TASK OBJECTIVE — Word for word, please restate the lines from the beginning of the data through the line in which "reg2reg | pre_q[5]$_DFFE_PN0N_ | pre_q[5]$_DFFE_PN0N_ | 0.56 |" appears.

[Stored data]
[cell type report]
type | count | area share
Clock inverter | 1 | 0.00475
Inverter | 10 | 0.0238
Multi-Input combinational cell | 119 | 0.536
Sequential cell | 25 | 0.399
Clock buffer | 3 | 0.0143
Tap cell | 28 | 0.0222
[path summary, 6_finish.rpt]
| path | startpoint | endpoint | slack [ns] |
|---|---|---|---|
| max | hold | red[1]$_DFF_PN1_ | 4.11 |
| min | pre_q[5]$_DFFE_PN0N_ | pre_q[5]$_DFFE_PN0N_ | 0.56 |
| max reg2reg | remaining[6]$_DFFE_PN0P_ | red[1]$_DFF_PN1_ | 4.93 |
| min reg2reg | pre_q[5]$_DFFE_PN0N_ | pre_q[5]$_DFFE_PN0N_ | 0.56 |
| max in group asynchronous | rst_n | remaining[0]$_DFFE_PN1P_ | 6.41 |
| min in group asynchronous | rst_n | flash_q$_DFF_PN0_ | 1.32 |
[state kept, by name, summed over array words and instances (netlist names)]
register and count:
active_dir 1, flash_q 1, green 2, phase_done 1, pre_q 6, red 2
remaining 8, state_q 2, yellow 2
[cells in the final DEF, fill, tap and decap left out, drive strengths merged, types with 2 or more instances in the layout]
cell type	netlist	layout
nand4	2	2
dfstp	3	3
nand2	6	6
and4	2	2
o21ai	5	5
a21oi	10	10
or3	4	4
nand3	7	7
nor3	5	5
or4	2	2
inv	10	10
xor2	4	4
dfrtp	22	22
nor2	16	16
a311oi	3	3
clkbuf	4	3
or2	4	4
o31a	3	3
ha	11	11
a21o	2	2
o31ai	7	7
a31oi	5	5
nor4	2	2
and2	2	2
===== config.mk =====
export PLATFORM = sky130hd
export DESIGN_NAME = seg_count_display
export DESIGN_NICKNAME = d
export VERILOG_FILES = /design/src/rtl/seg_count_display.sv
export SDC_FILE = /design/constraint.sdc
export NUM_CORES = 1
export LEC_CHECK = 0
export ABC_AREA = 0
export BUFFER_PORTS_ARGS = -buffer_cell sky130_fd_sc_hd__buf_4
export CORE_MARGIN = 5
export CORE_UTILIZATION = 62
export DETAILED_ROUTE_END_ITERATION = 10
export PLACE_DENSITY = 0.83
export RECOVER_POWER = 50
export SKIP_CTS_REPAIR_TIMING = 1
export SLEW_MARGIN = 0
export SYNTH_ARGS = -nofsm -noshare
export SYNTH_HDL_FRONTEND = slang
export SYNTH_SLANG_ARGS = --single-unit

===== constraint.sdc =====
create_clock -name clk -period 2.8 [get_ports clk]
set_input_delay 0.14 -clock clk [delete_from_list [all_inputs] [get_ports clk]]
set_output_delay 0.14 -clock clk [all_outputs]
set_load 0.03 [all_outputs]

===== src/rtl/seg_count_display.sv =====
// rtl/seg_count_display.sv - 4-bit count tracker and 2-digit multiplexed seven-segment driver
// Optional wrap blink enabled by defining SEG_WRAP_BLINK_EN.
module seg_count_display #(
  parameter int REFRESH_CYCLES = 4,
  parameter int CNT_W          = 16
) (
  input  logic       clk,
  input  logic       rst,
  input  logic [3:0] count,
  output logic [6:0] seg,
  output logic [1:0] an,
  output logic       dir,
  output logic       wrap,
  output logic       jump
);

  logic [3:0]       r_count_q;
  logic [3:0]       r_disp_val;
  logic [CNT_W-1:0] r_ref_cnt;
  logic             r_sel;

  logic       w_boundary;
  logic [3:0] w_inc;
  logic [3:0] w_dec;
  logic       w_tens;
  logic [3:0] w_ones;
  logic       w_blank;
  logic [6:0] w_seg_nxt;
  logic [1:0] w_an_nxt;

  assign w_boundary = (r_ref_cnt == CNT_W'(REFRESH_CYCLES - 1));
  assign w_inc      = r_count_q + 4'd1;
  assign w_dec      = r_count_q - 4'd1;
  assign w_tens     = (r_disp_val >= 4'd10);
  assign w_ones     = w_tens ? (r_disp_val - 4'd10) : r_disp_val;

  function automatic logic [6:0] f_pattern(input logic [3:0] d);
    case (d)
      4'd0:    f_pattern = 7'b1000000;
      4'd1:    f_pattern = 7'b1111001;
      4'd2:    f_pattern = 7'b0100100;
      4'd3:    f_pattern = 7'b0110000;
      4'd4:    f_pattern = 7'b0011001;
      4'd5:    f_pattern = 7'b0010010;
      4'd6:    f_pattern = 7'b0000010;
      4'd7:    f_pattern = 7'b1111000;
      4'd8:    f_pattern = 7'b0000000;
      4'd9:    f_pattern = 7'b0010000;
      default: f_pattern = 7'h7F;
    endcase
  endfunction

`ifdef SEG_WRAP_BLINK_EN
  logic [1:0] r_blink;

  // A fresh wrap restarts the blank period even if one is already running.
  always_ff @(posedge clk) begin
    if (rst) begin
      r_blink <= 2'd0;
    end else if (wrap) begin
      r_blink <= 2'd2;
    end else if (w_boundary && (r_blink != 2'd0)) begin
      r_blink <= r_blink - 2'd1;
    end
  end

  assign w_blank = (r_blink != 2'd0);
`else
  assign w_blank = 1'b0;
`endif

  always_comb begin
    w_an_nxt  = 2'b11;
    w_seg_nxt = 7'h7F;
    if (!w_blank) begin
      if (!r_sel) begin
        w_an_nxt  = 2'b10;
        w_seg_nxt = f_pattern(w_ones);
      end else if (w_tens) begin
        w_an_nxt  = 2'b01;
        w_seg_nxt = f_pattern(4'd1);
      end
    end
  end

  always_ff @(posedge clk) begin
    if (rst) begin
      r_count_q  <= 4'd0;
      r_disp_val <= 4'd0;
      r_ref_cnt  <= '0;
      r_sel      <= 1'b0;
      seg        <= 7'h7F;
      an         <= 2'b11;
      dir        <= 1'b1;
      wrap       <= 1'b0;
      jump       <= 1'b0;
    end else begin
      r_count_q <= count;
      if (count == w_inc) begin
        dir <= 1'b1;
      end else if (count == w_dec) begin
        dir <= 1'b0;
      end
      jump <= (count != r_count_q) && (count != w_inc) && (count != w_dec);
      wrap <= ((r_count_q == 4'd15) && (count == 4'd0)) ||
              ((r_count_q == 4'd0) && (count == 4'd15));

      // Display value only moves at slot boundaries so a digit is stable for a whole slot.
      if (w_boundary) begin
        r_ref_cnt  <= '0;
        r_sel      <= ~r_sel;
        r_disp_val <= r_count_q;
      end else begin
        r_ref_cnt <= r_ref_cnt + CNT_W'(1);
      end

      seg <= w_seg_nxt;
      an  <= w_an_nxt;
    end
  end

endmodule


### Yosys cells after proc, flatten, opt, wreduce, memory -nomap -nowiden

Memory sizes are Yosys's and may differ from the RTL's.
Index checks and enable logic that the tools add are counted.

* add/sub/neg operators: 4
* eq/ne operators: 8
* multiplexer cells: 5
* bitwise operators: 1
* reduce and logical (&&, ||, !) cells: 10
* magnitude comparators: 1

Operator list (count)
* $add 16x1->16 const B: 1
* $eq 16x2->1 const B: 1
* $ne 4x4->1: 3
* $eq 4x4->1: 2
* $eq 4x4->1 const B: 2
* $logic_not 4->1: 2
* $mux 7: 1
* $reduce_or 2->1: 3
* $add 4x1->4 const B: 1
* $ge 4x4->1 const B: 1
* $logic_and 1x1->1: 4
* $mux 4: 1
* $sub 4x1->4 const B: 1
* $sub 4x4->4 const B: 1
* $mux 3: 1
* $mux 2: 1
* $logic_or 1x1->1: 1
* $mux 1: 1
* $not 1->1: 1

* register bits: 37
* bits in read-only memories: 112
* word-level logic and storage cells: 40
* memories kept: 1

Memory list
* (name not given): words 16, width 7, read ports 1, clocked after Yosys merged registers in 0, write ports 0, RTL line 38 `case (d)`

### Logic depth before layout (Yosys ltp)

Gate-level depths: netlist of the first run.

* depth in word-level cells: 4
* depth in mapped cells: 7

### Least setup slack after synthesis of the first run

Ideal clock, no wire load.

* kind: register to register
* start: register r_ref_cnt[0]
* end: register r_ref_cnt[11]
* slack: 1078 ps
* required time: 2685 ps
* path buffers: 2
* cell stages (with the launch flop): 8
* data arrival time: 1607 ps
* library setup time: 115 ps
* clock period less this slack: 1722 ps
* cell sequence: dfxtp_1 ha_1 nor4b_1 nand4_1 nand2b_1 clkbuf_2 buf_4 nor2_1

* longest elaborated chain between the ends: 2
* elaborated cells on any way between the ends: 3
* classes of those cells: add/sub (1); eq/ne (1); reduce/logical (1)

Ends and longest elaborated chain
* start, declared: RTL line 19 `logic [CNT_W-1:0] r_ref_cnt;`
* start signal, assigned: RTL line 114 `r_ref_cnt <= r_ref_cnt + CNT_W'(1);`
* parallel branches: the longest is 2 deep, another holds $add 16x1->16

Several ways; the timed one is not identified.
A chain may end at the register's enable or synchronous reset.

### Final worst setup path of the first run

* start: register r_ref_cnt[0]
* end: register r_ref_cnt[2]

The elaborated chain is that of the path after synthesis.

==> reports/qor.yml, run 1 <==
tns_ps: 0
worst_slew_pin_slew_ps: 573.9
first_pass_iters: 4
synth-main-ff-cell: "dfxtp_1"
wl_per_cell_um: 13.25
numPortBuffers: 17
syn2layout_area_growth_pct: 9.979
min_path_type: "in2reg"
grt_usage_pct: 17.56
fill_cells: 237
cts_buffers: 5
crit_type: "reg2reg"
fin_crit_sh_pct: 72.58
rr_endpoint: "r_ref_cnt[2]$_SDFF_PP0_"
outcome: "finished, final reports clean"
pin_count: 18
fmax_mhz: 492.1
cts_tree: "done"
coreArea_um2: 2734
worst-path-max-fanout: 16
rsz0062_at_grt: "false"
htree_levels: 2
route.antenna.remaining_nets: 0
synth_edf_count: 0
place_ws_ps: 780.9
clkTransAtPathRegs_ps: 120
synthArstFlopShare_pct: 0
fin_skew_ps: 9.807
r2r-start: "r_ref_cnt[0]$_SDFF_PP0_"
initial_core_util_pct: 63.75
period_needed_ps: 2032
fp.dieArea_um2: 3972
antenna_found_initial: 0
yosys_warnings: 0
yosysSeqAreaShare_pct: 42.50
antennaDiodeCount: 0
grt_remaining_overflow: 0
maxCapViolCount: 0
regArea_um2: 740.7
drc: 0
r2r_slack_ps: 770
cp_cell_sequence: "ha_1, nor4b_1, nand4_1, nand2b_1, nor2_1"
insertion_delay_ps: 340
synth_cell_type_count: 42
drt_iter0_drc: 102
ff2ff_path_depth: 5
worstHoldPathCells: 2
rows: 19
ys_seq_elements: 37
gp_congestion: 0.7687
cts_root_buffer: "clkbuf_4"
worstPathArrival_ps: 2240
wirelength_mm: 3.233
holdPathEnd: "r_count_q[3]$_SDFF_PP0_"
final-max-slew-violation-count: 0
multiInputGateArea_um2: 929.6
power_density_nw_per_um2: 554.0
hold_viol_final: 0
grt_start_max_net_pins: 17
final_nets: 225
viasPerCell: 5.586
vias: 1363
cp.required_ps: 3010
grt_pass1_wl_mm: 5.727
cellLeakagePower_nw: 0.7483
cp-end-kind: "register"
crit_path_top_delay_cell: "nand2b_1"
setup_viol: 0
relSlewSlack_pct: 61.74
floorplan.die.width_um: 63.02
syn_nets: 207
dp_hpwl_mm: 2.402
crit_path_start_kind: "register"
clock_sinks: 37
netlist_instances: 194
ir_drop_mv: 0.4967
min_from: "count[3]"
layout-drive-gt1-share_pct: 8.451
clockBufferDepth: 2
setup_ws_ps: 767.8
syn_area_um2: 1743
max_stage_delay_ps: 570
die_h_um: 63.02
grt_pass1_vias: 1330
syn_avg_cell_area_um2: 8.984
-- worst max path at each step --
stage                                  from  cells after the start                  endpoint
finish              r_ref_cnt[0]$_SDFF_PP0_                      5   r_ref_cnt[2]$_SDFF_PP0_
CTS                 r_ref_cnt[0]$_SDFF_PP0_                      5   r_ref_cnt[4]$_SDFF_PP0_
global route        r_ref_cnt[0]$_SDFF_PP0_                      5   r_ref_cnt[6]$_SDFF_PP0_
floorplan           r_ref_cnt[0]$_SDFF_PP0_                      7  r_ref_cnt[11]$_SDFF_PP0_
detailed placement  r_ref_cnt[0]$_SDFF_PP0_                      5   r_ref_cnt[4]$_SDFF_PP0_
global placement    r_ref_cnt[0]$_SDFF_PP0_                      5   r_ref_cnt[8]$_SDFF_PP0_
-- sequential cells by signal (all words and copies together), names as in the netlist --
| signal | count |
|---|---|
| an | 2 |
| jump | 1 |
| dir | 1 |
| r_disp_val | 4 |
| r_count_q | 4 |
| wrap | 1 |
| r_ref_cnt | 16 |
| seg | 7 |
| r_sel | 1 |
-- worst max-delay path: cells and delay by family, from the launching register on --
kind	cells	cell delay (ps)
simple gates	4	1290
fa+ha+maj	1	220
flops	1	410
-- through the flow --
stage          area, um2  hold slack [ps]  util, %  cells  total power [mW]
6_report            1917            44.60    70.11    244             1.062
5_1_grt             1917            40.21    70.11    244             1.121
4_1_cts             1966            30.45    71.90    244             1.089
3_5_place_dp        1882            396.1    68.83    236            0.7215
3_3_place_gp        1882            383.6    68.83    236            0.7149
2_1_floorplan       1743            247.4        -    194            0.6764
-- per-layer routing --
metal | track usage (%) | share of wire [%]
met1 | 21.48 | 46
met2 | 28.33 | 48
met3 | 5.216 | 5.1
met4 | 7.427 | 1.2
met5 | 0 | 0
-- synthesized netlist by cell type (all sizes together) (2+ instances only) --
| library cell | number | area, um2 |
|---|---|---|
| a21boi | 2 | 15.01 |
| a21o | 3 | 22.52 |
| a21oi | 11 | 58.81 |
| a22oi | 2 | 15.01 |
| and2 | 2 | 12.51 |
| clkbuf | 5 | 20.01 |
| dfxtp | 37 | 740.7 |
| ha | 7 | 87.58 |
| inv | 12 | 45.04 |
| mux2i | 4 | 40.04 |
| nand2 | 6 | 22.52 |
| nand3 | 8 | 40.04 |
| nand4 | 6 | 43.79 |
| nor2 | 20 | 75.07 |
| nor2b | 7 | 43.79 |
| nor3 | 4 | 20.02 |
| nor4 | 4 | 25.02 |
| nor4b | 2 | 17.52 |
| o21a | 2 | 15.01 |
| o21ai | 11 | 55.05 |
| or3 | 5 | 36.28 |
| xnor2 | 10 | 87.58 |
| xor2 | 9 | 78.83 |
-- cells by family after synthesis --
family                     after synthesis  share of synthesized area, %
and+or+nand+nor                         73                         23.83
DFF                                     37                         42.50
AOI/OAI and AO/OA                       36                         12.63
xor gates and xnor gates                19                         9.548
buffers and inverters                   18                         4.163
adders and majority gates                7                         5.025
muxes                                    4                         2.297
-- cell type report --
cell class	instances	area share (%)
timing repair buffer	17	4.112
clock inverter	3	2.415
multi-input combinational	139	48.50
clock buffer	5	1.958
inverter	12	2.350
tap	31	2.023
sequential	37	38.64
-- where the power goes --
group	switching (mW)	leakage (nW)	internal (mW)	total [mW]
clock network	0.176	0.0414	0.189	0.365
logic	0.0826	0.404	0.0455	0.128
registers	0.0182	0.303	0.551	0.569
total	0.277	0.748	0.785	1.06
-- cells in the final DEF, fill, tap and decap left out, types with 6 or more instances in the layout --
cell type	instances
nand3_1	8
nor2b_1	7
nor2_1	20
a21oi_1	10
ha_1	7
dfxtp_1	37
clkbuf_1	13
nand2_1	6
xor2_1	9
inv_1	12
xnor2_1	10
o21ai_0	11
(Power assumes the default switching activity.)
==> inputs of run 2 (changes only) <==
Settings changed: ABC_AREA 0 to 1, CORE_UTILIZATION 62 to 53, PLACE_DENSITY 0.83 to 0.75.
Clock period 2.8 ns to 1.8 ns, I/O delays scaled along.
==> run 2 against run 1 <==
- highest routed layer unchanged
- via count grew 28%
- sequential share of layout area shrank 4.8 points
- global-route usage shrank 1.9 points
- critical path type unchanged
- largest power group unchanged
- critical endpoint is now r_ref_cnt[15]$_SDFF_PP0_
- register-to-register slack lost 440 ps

RESULT FOR THIS TASK —
[cell type report]
type | count | area share
Clock inverter | 1 | 0.00475
Inverter | 10 | 0.0238
Multi-Input combinational cell | 119 | 0.536
Sequential cell | 25 | 0.399
Clock buffer | 3 | 0.0143
Tap cell | 28 | 0.0222
[path summary, 6_finish.rpt]
| path | startpoint | endpoint | slack [ns] |
|---|---|---|---|
| max | hold | red[1]$_DFF_PN1_ | 4.11 |
| min | pre_q[5]$_DFFE_PN0N_ | pre_q[5]$_DFFE_PN0N_ | 0.56 |
| max reg2reg | remaining[6]$_DFFE_PN0P_ | red[1]$_DFF_PN1_ | 4.93 |
| min reg2reg | pre_q[5]$_DFFE_PN0N_ | pre_q[5]$_DFFE_PN0N_ | 0.56 |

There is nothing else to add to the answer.